Local cyclic adenosine monophosphate signalling cascades - roles and targets in chronic kidney disease


  • A. Sholokh
  • E. Klussmann


  • Acta Physiologica


  • Acta Physiol 232 (1): e13641


  • The molecular mechanisms underlying chronic kidney disease (CKD) are poorly understood and treatment options are limited, a situation underpinning the need for elucidating the causative molecular mechanisms and for identifying innovative treatment options.

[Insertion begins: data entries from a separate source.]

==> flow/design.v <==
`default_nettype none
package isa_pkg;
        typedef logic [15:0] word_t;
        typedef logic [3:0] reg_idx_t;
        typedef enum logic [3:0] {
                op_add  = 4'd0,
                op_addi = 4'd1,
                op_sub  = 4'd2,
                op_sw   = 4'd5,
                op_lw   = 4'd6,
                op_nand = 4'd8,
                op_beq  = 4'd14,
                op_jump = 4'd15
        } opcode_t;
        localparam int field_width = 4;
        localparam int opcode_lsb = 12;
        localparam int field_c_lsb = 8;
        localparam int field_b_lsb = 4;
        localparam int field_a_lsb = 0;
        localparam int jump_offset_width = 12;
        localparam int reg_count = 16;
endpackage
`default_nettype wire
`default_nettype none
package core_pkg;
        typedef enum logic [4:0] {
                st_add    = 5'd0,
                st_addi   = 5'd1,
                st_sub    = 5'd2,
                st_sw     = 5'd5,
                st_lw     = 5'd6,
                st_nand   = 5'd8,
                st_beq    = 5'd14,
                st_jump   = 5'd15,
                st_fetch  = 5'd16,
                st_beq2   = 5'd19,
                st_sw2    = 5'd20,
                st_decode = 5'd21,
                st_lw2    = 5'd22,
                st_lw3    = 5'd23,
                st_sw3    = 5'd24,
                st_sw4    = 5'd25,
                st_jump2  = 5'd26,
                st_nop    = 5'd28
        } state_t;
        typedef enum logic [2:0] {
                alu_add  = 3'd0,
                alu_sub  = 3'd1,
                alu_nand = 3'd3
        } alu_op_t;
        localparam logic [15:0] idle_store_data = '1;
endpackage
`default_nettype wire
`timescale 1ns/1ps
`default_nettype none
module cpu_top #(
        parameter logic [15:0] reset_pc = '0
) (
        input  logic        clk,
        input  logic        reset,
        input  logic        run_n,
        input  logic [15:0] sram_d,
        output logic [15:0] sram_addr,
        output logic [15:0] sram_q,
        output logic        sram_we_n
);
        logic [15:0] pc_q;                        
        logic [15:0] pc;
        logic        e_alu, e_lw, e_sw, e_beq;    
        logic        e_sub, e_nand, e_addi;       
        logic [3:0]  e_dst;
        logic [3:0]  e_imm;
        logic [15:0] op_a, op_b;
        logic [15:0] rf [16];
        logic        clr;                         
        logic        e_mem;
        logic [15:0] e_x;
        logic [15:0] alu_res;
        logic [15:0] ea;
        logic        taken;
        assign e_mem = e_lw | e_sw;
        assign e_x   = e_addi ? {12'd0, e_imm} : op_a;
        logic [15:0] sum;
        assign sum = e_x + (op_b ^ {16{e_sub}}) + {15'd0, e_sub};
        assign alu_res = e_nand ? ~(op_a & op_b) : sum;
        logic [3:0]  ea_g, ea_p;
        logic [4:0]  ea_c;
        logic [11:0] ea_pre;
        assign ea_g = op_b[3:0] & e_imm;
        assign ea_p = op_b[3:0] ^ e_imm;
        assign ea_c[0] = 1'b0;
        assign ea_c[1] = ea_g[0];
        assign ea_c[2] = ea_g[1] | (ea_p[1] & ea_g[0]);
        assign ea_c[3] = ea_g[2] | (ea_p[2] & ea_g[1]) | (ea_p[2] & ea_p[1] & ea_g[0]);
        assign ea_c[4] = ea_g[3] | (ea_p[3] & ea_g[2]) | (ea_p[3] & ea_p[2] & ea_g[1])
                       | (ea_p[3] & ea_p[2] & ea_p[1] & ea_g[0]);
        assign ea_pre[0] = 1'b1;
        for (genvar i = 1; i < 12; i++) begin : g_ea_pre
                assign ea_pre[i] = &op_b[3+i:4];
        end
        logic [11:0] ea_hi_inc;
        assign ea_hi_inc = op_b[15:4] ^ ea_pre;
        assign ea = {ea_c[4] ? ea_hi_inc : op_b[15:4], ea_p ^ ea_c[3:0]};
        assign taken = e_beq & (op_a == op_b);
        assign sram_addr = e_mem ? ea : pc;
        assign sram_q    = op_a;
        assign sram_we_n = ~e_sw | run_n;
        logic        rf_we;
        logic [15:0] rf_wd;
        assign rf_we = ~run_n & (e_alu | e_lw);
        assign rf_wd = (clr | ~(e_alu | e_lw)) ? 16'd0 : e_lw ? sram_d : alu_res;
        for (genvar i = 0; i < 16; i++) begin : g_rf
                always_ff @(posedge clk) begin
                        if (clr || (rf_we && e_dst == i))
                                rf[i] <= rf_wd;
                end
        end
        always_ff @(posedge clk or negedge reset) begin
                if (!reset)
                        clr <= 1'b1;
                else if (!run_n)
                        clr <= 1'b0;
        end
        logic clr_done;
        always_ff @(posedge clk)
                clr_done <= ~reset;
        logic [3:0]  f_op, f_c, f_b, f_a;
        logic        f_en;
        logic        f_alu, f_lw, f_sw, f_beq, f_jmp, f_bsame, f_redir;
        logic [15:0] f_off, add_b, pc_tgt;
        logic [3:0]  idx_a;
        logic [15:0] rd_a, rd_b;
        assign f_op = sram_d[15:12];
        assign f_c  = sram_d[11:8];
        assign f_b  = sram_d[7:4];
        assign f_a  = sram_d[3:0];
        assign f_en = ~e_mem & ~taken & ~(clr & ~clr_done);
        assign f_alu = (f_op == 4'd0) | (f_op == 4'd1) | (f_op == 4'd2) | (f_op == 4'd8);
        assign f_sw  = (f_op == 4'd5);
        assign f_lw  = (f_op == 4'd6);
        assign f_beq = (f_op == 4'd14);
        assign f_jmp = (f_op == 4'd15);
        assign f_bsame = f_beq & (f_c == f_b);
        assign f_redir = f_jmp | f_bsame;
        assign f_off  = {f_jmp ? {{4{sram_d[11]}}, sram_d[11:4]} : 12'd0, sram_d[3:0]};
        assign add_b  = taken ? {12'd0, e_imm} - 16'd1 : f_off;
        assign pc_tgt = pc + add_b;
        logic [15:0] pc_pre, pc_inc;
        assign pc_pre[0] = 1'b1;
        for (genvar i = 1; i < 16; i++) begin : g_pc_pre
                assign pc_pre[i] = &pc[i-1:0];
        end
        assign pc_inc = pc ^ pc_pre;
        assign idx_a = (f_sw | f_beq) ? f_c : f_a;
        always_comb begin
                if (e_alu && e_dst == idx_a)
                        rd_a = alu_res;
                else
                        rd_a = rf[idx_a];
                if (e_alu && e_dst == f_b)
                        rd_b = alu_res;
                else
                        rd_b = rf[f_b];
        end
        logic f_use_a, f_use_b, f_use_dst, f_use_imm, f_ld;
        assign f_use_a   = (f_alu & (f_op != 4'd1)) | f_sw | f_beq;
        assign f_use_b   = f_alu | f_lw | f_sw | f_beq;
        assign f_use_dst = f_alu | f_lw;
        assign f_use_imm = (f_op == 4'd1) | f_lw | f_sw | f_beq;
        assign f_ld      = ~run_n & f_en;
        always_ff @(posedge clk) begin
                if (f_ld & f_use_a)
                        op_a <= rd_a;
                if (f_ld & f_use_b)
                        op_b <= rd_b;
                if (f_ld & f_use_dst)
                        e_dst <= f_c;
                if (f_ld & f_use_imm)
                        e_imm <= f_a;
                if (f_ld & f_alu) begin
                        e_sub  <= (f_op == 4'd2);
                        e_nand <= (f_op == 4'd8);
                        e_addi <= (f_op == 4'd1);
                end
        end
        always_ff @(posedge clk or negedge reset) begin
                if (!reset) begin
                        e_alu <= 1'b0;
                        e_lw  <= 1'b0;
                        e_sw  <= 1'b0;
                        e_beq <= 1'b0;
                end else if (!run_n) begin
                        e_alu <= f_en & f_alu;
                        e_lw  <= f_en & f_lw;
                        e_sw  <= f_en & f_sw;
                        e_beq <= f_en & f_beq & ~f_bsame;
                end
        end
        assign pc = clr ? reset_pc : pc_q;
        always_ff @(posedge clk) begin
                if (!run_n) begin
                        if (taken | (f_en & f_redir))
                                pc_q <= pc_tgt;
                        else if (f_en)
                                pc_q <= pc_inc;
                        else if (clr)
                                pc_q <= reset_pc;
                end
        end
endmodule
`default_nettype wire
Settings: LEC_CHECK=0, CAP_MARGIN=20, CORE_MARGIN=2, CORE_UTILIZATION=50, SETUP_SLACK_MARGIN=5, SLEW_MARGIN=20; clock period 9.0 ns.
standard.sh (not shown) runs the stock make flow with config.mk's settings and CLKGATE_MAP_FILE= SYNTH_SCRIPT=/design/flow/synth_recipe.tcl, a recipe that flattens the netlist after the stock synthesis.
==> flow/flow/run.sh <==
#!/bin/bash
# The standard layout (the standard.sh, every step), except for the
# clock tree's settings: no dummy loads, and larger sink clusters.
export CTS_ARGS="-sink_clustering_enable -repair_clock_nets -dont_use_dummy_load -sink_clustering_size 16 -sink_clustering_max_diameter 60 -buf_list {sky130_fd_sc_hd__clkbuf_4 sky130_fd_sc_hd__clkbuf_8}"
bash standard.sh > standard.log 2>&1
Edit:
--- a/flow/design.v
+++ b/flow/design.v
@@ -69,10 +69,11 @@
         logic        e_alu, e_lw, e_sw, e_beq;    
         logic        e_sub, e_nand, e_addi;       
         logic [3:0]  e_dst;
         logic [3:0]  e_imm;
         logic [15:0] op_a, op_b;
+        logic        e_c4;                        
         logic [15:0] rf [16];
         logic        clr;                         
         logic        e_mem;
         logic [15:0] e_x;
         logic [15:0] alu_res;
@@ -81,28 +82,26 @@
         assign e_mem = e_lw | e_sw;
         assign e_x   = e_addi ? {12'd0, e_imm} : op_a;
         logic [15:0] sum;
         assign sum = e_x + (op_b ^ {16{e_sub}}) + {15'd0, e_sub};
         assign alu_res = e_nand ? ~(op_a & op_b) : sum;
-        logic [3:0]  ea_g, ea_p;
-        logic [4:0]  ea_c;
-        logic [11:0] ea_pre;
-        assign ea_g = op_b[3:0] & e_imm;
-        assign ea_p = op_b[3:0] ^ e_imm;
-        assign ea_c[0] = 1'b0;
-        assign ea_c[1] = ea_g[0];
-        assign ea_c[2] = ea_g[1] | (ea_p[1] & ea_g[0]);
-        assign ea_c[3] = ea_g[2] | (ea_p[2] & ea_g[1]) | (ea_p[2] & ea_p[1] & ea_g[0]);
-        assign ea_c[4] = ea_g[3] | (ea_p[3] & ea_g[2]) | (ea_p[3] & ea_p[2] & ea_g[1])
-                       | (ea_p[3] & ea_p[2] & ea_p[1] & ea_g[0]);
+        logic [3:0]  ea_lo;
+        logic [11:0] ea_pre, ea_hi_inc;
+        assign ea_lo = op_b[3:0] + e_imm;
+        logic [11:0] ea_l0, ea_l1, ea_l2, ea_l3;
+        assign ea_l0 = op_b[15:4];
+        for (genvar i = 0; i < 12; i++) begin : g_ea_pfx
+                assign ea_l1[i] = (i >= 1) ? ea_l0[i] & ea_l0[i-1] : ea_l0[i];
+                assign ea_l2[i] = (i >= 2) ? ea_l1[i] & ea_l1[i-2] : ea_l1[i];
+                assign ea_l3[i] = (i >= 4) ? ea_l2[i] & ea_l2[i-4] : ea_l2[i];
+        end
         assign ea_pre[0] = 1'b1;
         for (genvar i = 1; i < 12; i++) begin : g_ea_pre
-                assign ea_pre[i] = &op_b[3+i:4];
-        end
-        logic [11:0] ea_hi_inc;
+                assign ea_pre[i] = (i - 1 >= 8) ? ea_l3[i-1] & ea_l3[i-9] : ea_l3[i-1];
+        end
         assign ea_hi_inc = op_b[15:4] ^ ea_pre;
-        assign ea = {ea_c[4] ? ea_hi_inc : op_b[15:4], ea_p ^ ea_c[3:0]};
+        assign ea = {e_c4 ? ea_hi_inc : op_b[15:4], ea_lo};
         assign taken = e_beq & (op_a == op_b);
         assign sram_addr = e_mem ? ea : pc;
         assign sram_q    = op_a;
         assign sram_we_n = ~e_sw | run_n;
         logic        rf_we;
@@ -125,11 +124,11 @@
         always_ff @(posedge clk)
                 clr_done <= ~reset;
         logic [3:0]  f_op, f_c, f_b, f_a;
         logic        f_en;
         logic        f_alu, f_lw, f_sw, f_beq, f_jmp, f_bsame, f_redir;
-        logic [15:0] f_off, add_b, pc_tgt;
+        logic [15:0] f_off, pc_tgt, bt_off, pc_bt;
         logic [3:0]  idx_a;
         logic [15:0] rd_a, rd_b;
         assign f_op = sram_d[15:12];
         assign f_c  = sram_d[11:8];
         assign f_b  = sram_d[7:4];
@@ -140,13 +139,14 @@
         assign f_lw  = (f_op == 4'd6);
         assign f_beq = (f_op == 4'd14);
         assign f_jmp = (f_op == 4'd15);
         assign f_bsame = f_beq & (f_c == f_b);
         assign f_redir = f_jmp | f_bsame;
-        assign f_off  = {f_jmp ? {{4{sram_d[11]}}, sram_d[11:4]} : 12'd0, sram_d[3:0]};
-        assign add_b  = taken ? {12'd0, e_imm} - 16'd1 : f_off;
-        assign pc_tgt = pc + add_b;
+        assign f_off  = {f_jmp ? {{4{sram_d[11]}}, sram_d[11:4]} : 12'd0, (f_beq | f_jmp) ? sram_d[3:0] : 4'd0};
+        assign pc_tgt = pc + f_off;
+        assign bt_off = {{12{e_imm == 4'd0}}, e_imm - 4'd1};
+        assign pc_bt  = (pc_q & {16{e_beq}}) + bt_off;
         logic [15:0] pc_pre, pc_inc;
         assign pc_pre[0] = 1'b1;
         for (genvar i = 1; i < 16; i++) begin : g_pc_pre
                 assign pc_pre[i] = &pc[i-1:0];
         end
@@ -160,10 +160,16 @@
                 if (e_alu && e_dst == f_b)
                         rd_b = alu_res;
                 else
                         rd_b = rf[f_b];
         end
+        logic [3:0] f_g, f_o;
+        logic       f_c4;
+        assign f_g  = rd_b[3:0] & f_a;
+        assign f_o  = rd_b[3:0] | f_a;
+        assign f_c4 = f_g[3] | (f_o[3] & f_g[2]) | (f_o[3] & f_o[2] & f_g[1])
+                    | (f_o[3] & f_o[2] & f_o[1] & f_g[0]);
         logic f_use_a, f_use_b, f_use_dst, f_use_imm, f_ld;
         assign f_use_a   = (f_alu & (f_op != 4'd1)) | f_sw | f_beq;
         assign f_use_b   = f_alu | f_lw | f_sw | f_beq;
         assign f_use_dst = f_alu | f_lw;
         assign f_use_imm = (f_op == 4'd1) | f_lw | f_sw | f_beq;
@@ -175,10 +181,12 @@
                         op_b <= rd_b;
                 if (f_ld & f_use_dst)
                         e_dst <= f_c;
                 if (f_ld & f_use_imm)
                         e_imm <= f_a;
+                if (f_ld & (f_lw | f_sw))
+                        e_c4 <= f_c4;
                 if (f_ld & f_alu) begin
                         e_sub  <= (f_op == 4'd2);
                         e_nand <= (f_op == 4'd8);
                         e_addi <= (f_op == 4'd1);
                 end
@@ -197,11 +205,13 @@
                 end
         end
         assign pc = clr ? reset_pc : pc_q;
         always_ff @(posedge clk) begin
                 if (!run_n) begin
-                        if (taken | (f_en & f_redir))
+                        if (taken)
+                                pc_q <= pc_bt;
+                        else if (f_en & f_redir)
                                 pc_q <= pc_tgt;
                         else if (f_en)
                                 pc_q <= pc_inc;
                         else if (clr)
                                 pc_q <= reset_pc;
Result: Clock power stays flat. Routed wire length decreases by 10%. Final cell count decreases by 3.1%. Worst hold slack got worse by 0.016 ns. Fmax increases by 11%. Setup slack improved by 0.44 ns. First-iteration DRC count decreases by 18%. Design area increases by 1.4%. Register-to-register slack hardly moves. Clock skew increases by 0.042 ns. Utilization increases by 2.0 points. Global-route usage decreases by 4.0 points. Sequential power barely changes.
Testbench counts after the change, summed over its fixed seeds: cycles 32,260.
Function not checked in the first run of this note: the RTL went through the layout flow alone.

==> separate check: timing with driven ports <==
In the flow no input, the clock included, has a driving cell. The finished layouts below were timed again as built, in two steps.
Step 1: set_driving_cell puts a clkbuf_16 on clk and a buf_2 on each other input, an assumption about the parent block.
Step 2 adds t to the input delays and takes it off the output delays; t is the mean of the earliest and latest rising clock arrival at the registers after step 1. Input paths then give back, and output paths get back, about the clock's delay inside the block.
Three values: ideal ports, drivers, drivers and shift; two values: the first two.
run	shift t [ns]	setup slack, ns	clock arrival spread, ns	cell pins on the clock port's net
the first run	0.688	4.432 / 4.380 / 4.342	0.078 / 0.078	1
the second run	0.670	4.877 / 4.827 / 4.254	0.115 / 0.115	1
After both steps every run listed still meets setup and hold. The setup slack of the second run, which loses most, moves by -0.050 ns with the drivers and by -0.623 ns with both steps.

It is emerging that cyclic 3′,5′‐adenosine monophosphate (cAMP) signalling occurs in defined cellular compartments within nanometre dimensions in processes whose dysregulation is associated with CKD. cAMP compartmentalization is tightly controlled by a specific set of proteins, including A‐kinase anchoring proteins (AKAPs) and phosphodiesterases (PDEs). AKAPs such as AKAP18, AKAP220, AKAP‐Lbc and STUB1, and PDE4 coordinate arginine‐vasopressin (AVP)‐induced water reabsorption by collecting duct principal cells. However, hyperactivation of the AVP system is associated with kidney damage and CKD. Podocyte injury involves aberrant AKAP signalling. cAMP signalling in immune cells can be local and slow the progression of inflammatory processes typical for CKD. A major risk factor of CKD is hypertension. cAMP directs the release of the blood pressure regulator, renin, from juxtaglomerular cells, and plays a role in Na+ reabsorption through ENaC, NKCC2 and NCC in the kidney. Mutations in the cAMP hydrolysing PDE3A that cause lowering of cAMP lead to hypertension. Another major risk factor of CKD is diabetes mellitus. AKAP18 and AKAP150 and several PDEs are involved in insulin release. Despite the increasing amount of data, an understanding of functions of compartmentalized cAMP signalling with relevance for CKD is fragmentary. Uncovering functions will improve the understanding of physiological processes and identification of disease‐relevant aberrations may guide towards new therapeutic concepts for the treatment of CKD.